The traditional NMS algorithm sorts according to the matching degree score of each candidate frame, continuously finds the candidate frame with the highest matching degree score, traverses other candidate frames, deletes the candidate frame with the coincidence rate exceeding the filtering threshold, and has low execution efficiency. According to the method, the candidate frames in the image are subjected to de-duplication through maximum pooling, the position information of the arrangement of the pixel points is reserved, the pixel points do not need to be sequenced, all repeated candidate frames can be removed only by traversing the pixel points once, the image to be processed after the repeated candidate frames are removed is obtained, the execution efficiency is greatly improved, and the candidate frame de-duplication can be quickly performed on the image.
The image processing method in the first embodiment obtains the maximum pooling step length and the pooling window size according to a given filtering threshold; obtaining the matching degree score of each pixel point of the image to be processed and a target; and according to the matching degree score of each pixel point of the image to be processed, performing maximum pooling on the image to be processed according to the pooling step length and the pooling window size to obtain the image to be processed without the repeated candidate frame. The image processing method according to the first embodiment performs deduplication on candidate frames in an image through maximum pooling, retains position information of pixel point arrangement, does not need to sequence pixel points, can remove all repeated candidate frames only by traversing the pixel points once, obtains a final result, greatly improves execution efficiency, and achieves rapid deduplication of the candidate frames of the image according to matching degree scores of the pixel points.
Example two
Fig. 4 is a structural diagram of an image processing apparatus according to a second embodiment of the present invention. The image processing apparatus 10 is applied to a computer apparatus. The image processing apparatus 10 performs frame candidate deduplication on images to be processed by maximum pooling. The image processing apparatus 10 may be applied to target detection, for example, in face detection of various video monitoring scenes (such as intelligent transportation, access control system, city security, etc.), and is used to perform candidate frame deduplication on a monitored image.

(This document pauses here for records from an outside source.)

--- config.mk ---
export PLATFORM = sky130hd
export DESIGN_NAME = cache_mem_responder
export DESIGN_NICKNAME = d
export VERILOG_FILES = /design/src/rtl/cache_pkg.sv /design/src/rtl/mem_latency_ctr.sv /design/src/rtl/cache_mem_responder.sv
export SDC_FILE = /design/constraint.sdc
export NUM_CORES = 1
export LEC_CHECK = 0
export ABC_AREA = 1
export CAP_MARGIN = 20
export CELL_PAD_IN_SITES_DETAIL_PLACEMENT = 1
export CELL_PAD_IN_SITES_GLOBAL_PLACEMENT = 1
export CORE_AREA = 10 10 126 128
export DETAILED_ROUTE_END_ITERATION = 6
export DIE_AREA = 0 0 136 138
export GPL_TIMING_DRIVEN = 0
export PLACE_DENSITY = 0.87
export RECOVER_POWER = 100
export REMOVE_ABC_BUFFERS = 1
export SETUP_SLACK_MARGIN = 0.02
export SLEW_MARGIN = 30
export SYNTH_ARGS = -nofsm -noshare
export SYNTH_HDL_FRONTEND = slang
export SYNTH_HIERARCHICAL = 1
export SYNTH_SLANG_ARGS = --single-unit
--- constraint.sdc ---
create_clock -name clk -period 2.71 [get_ports clk]
set_input_delay 0.271 -clock clk [delete_from_list [all_inputs] [get_ports clk]]
set_output_delay 0.271 -clock clk [all_outputs]
set_load 0.02 [all_outputs]
--- src/rtl/cache_pkg.sv ---
// rtl/cache_pkg.sv - shared widths and responder state encoding for the cache/memory interface
package cache_pkg;

    localparam int CACHE_TAG_W  = 3;
    localparam int CACHE_IDX_W  = 2;
    localparam int CACHE_DATA_W = 3;
    localparam int CACHE_ADDR_W = CACHE_TAG_W + CACHE_IDX_W;

    typedef enum logic [1:0] {
        IDLE = 2'd0,
        WB   = 2'd1,
        RD   = 2'd2,
        RESP = 2'd3
    } resp_state_e;

endpackage

--- src/rtl/mem_latency_ctr.sv ---
// rtl/mem_latency_ctr.sv - loadable 4-bit down-counter flagging the last cycle of a memory access
module mem_latency_ctr (
    input  logic       clk,
    input  logic       rst_n,
    input  logic       i_load,
    input  logic [3:0] i_load_val,
    input  logic       i_en,
    output logic       o_last
);

    logic [3:0] r_cnt;

    always_ff @(posedge clk or negedge rst_n) begin
        if (!rst_n) begin
            r_cnt <= 4'd0;
        end else if (i_load) begin
            r_cnt <= i_load_val;
        end else if (i_en && (r_cnt != 4'd0)) begin
            r_cnt <= r_cnt - 4'd1;
        end
    end

    assign o_last = i_en && (r_cnt == 4'd0);

endmodule

--- src/rtl/cache_mem_responder.sv ---
// rtl/cache_mem_responder.sv - backing memory serving one write-back/refill miss transaction at a time
module cache_mem_responder
    import cache_pkg::*;
#(
    parameter int TAG_W   = CACHE_TAG_W,
    parameter int IDX_W   = CACHE_IDX_W,
    parameter int DATA_W  = CACHE_DATA_W,
    parameter int LATENCY = 2
) (
    input  logic              clk,
    input  logic              rst_n,
    input  logic              req_valid,
    output logic              req_ready,
    input  logic              req_wb,
    input  logic [IDX_W-1:0]  index,
    input  logic [TAG_W-1:0]  wb_tag,
    input  logic [DATA_W-1:0] wb_data,
    input  logic [TAG_W-1:0]  fill_tag,
    output logic              fill_valid,
    input  logic              fill_ready,
    output logic [DATA_W-1:0] fill_data,
    output logic              wb_active,
    output logic [7:0]        wb_count
);

    localparam int ADDR_W = TAG_W + IDX_W;
    localparam int DEPTH  = 1 << ADDR_W;

    generate
        if (LATENCY < 1 || LATENCY > 15) begin : g_bad_latency
            $error("cache_mem_responder: LATENCY must be in 1..15");
        end
    endgenerate

    resp_state_e       r_state;
    resp_state_e       w_next;
    logic [IDX_W-1:0]  r_idx;
    logic [TAG_W-1:0]  r_wb_tag;
    logic [DATA_W-1:0] r_wb_data;
    logic [TAG_W-1:0]  r_fill_tag;
    logic [DATA_W-1:0] r_fill_data;
    logic [7:0]        r_wb_count;
    logic [DATA_W-1:0] r_mem [DEPTH];

    logic w_load;
    logic w_run;
    logic w_last;
    logic w_accept;

    assign w_run    = (r_state == WB) || (r_state == RD);
    assign w_accept = (r_state == IDLE) && req_valid;

    mem_latency_ctr u_lat (
        .clk        (clk),
        .rst_n      (rst_n),
        .i_load     (w_load),
        .i_load_val (4'(LATENCY - 1)),
        .i_en       (w_run),
        .o_last     (w_last)
    );

    always_ff @(posedge clk or negedge rst_n) begin
        if (!rst_n) begin
            r_state <= IDLE;
        end else begin
            r_state <= w_next;
        end
    end

    // The counter is reloaded both on accept and on the WB->RD hand-over.
    always_comb begin
        w_next = r_state;
        w_load = 1'b0;
        case (r_state)
            IDLE: begin
                if (req_valid) begin
                    w_load = 1'b1;
                    w_next = req_wb ? WB : RD;
                end
            end
            WB: begin
                if (w_last) begin
                    w_load = 1'b1;
                    w_next = RD;
                end
            end
            RD: begin
                if (w_last) begin
                    w_next = RESP;
                end
            end
            RESP: begin
                if (fill_ready) begin
                    w_next = IDLE;
                end
            end
            default: w_next = IDLE;
        endcase
    end

    always_ff @(posedge clk or negedge rst_n) begin
        if (!rst_n) begin
            r_idx       <= '0;
            r_wb_tag    <= '0;
            r_wb_data   <= '0;
            r_fill_tag  <= '0;
            r_fill_data <= '0;
            r_wb_count  <= 8'd0;
        end else begin
            if (w_accept) begin
                r_idx      <= index;
                r_wb_tag   <= wb_tag;
                r_wb_data  <= wb_data;
                r_fill_tag <= fill_tag;
            end
            if ((r_state == WB) && w_last && (r_wb_count != 8'hFF)) begin
                r_wb_count <= r_wb_count + 8'd1;
            end
            if ((r_state == RD) && w_last) begin
                r_fill_data <= r_mem[{r_fill_tag, r_idx}];
            end
        end
    end

    // WB and RD occupy distinct cycles, so a same-address refill sees the fresh write.
    always_ff @(posedge clk or negedge rst_n) begin
        if (!rst_n) begin
            for (int i = 0; i < DEPTH; i++) begin
                r_mem[i] <= '0;
            end
        end else if ((r_state == WB) && w_last) begin
            r_mem[{r_wb_tag, r_idx}] <= r_wb_data;
        end
    end

    assign req_ready  = (r_state == IDLE);
    assign fill_valid = (r_state == RESP);
    assign wb_active  = (r_state == WB);
    assign fill_data  = r_fill_data;
    assign wb_count   = r_wb_count;

endmodule

==> impl_metrics.json, run 1 <==
{
  "outcome": "finished, final reports clean",
  "routed_wl_mm": 19.6,
  "p_leak_uw": 0.00339,
  "worst_pin_slew_ns": 1.42,
  "fillers": 1567,
  "seq_area_frac_synth_pct": 52.4,
  "maxSlewHeadroom_pct": 5.15,
  "fin_ws_ns": 0.0928,
  "clock-skew-final_ns": 0.0113,
  "gp_congestion": 0.806,
  "ys_ff_latch": 124,
  "layout-drive-gt1-share_pct": 8.61,
  "crit_type": "flip-flop to flip-flop",
  "r2r_setup_slack_ns": 0.09,
  "ff2ff_path_depth": 7,
  "setup_viol": 0,
  "cts.reportedPaths.clkPinSlew_ns": 0.06,
  "antenna_left": 0,
  "antenna_found_initial": 0,
  "r2r-end": "fill_data[2]",
  "place_hpwl_mm": 11.2,
  "async_flop_share_pct": 100,
  "required_ns": 3.02,
  "numCtsBuffers": 17,
  "cts_buffer_depth": 2,
  "hold_depth": 3,
  "grt.overflow.total": 0,
  "min_path_type": "input pin to flip-flop",
  "grt_pass1_vias": 5758,
  "rsz0062_at_grt": "no",
  "instances_no_fill": 981,
  "final_cell_mix": "335 x nand2_1, 122 x dfrtp_1, 99 x o21ai_0, 53 x nand3_1, 25 x nor2_1",
  "clkSinkCount": 124,
  "die_x_um": 136,
  "wl_per_cell_um": 20.0,
  "yosys_warnings": 6,
  "reg2reg_from": "r_idx[1]",
  "netlist_area_mm2": 0.00592,
  "placementRows": 43,
  "worstPathMaxFanout": 30,
  "final_common_cell": "nand2_1",
  "synth_cell_types": 31,
  "setup_tns_ns": 0,
  "route.detailed.drc": 0,
  "synthCells": 750,
  "clk_latency_ns": 0.43,
  "antennaDiodeCount": 0,
  "htree_levels": 4,
  "synth_top_area_share_pct": 52.4,
  "crit_path_start": "r_idx[1]",
  "pre_cts_ws_ns": -0.116,
  "nets": 811,
  "die_area_mm2": 0.0188,
  "finalHoldViolations": 0,
  "power_uw": 7310,
  "crit_path_end": "fill_data[2]",
  "cp-start-kind": "flip-flop",
  "place_inst": 936,
  "synth.area.top_cells": "dfrtp_1 52%, nand2_1 21%, o21ai_0 7.0%",
  "num_vias": 5540,
  "grt_pass1_wl_mm": 29.8,
  "port_buffers": 29,
  "timing.fmax_mhz": 382,
  "synth_edf_count": 0,
  "yosysTopAreaCell": "dfrtp_1",
  "drt_first_iter_violations": 529,
  "p_per_area_mw_per_mm2": 1030,
  "viasPerCell": 5.65,
  "syn_area_per_cell_um2": 7.90,
  "drv_slew": 0,
  "ys.flop_type": "dfrtp_1",
  "crit_path_end_kind": "flip-flop",
  "maxCapViolations": 0,
  "core_mm2": 0.0135,
  "areaGrowthSynthToFinish_pct": 19.7,
  "die-height_um": 138,
  "fin_crit_sh_pct": 96.6,
  "io_pins": 30,
  "fin_crit_ns": 2.62,
  "worst_ep_arrival_time_ns": 2.93,
  "ctsRootBufferMaster": "clkbuf_16",
  "grt_max_degree": 71,
  "grt_usage_pct": 19.9,
  "tritoncts": "yes",
  "start_util_pct": 43.9,
  "dr.pass1.iters": 5,
  "ir_drop_mv": 0.476
}
## metrics by stage
step / util (%) / area [um^2] / hold WS, ns
after floorplan: - / 5790 / -0.0246
after global placement: 46.7 / 6310 / 0.467
after detailed placement: 47.1 / 6360 / 0.216
after CTS: 51.9 / 7010 / 0.363
after global routing: 52.5 / 7090 / 0.448
final: 52.5 / 7090 / 0.417
## worst max-delay path, cell delays in order (launching register included)
cell and delay, ns:
dfrtp_2 0.86, clkinvlp_2 0.81, nand2_1 0.25, nand3_1 0.12, nand3_1 0.13, nand3_1 0.10, nand3_1 0.11, nand2_1 0.10
## registers in the layout, indices dropped and copies added, names as in the netlist
| name | count |
|---|---|
| r_fill_tag | 3 |
| fill_data | 3 |
| r_idx | 2 |
| u_lat/r_cnt | 4 |
| wb_count | 8 |
| r_wb_data | 3 |
| r_wb_tag | 3 |
| r_mem | 96 |
| r_state | 2 |
## synth_stat cells (2+ instances only)
master	number
conb_1	2
nor3_2	4
inv_2	5
o21ai_1	20
ha_1	7
buf_1	3
nand2_1	335
nand3_1	53
nand4_1	5
inv_1	20
nand2_2	2
clkbuf_1	10
nor2_1	25
nand3b_1	2
nor3_4	4
xnor2_1	2
o21ai_0	83
nor3_1	4
a21oi_1	16
buf_6	3
buf_2	10
dfrtp_1	124
xor2_1	3
## timing repair
item / CTS / global route
hold buffers: 1 / 0
endpoints found under the setup margin: 64 / 90
setup buffers: 0 / 11
cloned: 1 / 0
pin swaps: 0 / 3
resized for setup: 2 / 0
hold endpoints to repair: 54 / 0
## per-layer routing
metal  share of wire (%)  vias up  track usage, %
met5                   0        -               0
met4                 3.8        0            8.36
met3                 4.3       60            4.20
met2                  52      175            34.9
met1                  40     2801            22.9
li1                    -     2504               -
## cell families (layout without fill, tap and decap cells)
logic type / Yosys count / after routing / synth area share [%]
and+or+nand+nor: 438 / 438 / 31.0
DFF: 124 / 124 / 52.4
AOI/OAI and AO/OA: 121 / 121 / 10.3
buffers and inverters: 53 / 102 / 4.01
adders and majority gates: 7 / 7 / 1.48
xor gates and xnor gates: 5 / 5 / 0.739
other: 2 / 4 / 0.127
## final cells by class
type                    count  area (um^2)  area share, %
inverters                  26          101           1.43
repair inverters            1         5.00         0.0706
clock inverters             5         75.1           1.06
repair buffers             43          438           6.18
clock buffers              27          553           7.80
multi-input cells         575         2590           36.5
flip-flops and latches    124         3110           43.8
well taps                 180          225           3.18
## worst min-delay path by stage
stage | startpoint | end | slack, ns
2_1_floorplan | rst_n | fill_data[0] | -0.02
3_3_place_gp | r_mem[69] | r_mem[69] | 0.47
3_5_place_dp | rst_n | r_mem[92] | 0.22
4_1_cts | rst_n | r_mem[92] | 0.36
5_1_grt | wb_data[0] | r_wb_data[0] | 0.45
6_report | wb_data[1] | r_wb_data[1] | 0.42
## where the power goes
part / total [uW] / leakage [uW] / switching (uW) / internal, uW
sequential: 2640 / 0.00167 / 443 / 2200
clock: 2410 / 0.000315 / 837 / 1570
combinational: 2270 / 0.00139 / 1600 / 661
total: 7310 / 0.00339 / 2880 / 4430
Note: power is estimated with default switching activity, not from simulation.
==> run 2: changes to the inputs <==
--- a/config.mk
+++ b/config.mk
@@ -6,7 +6,6 @@
 export NUM_CORES = 1
 export LEC_CHECK = 0
 export ABC_AREA = 1
-export CAP_MARGIN = 20
 export CELL_PAD_IN_SITES_DETAIL_PLACEMENT = 1
 export CELL_PAD_IN_SITES_GLOBAL_PLACEMENT = 1
 export CORE_AREA = 10 10 126 128
==> results of run 2 <==
Same layout as run 1: the final DEF is identical, and so are final timing and power.
==> run 3: changes to the inputs <==
--- a/config.mk
+++ b/config.mk
@@ -12,6 +12,7 @@
 export DETAILED_ROUTE_END_ITERATION = 6
 export DIE_AREA = 0 0 136 138
 export GPL_TIMING_DRIVEN = 0
+export HOLD_SLACK_MARGIN = 0.08
 export PLACE_DENSITY = 0.87
 export RECOVER_POWER = 100
 export REMOVE_ABC_BUFFERS = 1
==> results of run 3 <==
Same layout as run 1: the final DEF is identical, and so are final timing and power.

As shown in fig. 4, the image processing apparatus 10 may include: a first acquisition unit 401, a second acquisition unit 402, a pooling unit 403.
A first obtaining unit 401, configured to obtain a pooling step size and a pooling window size of a maximum pooling according to a given filtering threshold.
The filtering threshold is a threshold of a coincidence rate set for a candidate frame when a non-maximum suppression (NMS) algorithm is used to perform deduplication on the candidate frame in an image. If the coincidence rate of the two candidate frames is greater than the filtering threshold, the two candidate frames are considered as repeated candidate frames, and the candidate frames with lower scores (namely the candidate frames with lower probability of belonging to the target) are filtered. The filtering threshold may be set by a user, for example, based on empirical values, or may be a default for the system.
A calculation formula (see fig. 2) of the filtering threshold and the maximum pooled pooling step size and the pooling window size may be established, and the maximum pooled pooling step size and the pooling window size corresponding to a given filtering threshold may be calculated according to the calculation formula.
or, the maximum pooling step length and the pooling window size corresponding to different filtering thresholds may be pre-calculated, a corresponding relationship table of different filtering thresholds and the maximum pooling step length and the pooling window size may be established, and the maximum pooling step length and the pooling window size corresponding to a given filtering threshold may be searched from the corresponding relationship table. The given filtering threshold may correspond to a plurality of groups (two or more groups) of pooling step sizes and pooling window sizes, and one group of pooling step sizes and pooling window sizes may be selected from the corresponding plurality of groups of pooling step sizes and pooling window sizes as needed. It should be noted that, if the given filtering threshold is not included in the correspondence table, the filtering threshold with the minimum difference (may be an absolute value of the difference) from the given filtering threshold is searched from the correspondence table, and the pooling step size and the pooling window size corresponding to the filtering threshold with the minimum difference from the given filtering threshold are used as the pooling step size and the pooling window size corresponding to the given filtering threshold.
the pooling step length and the pooling window size are integers. The pooling step represents a sliding step of a pooling window over the image. The pooling step may include pooling steps in the horizontal direction and the vertical direction, for example, the pooling step is 1 × 1, that is, the pooling steps in the horizontal direction and the vertical direction are both 1 (i.e., 1 pixel).
The pooling window size is the size of the pooling area per pooling. For example, the pooling window size is 2 x 2, i.e. 2 x 2 pooling regions are pooled at a time.
Referring to fig. 2, a schematic diagram of candidate block deduplication by max pooling is shown.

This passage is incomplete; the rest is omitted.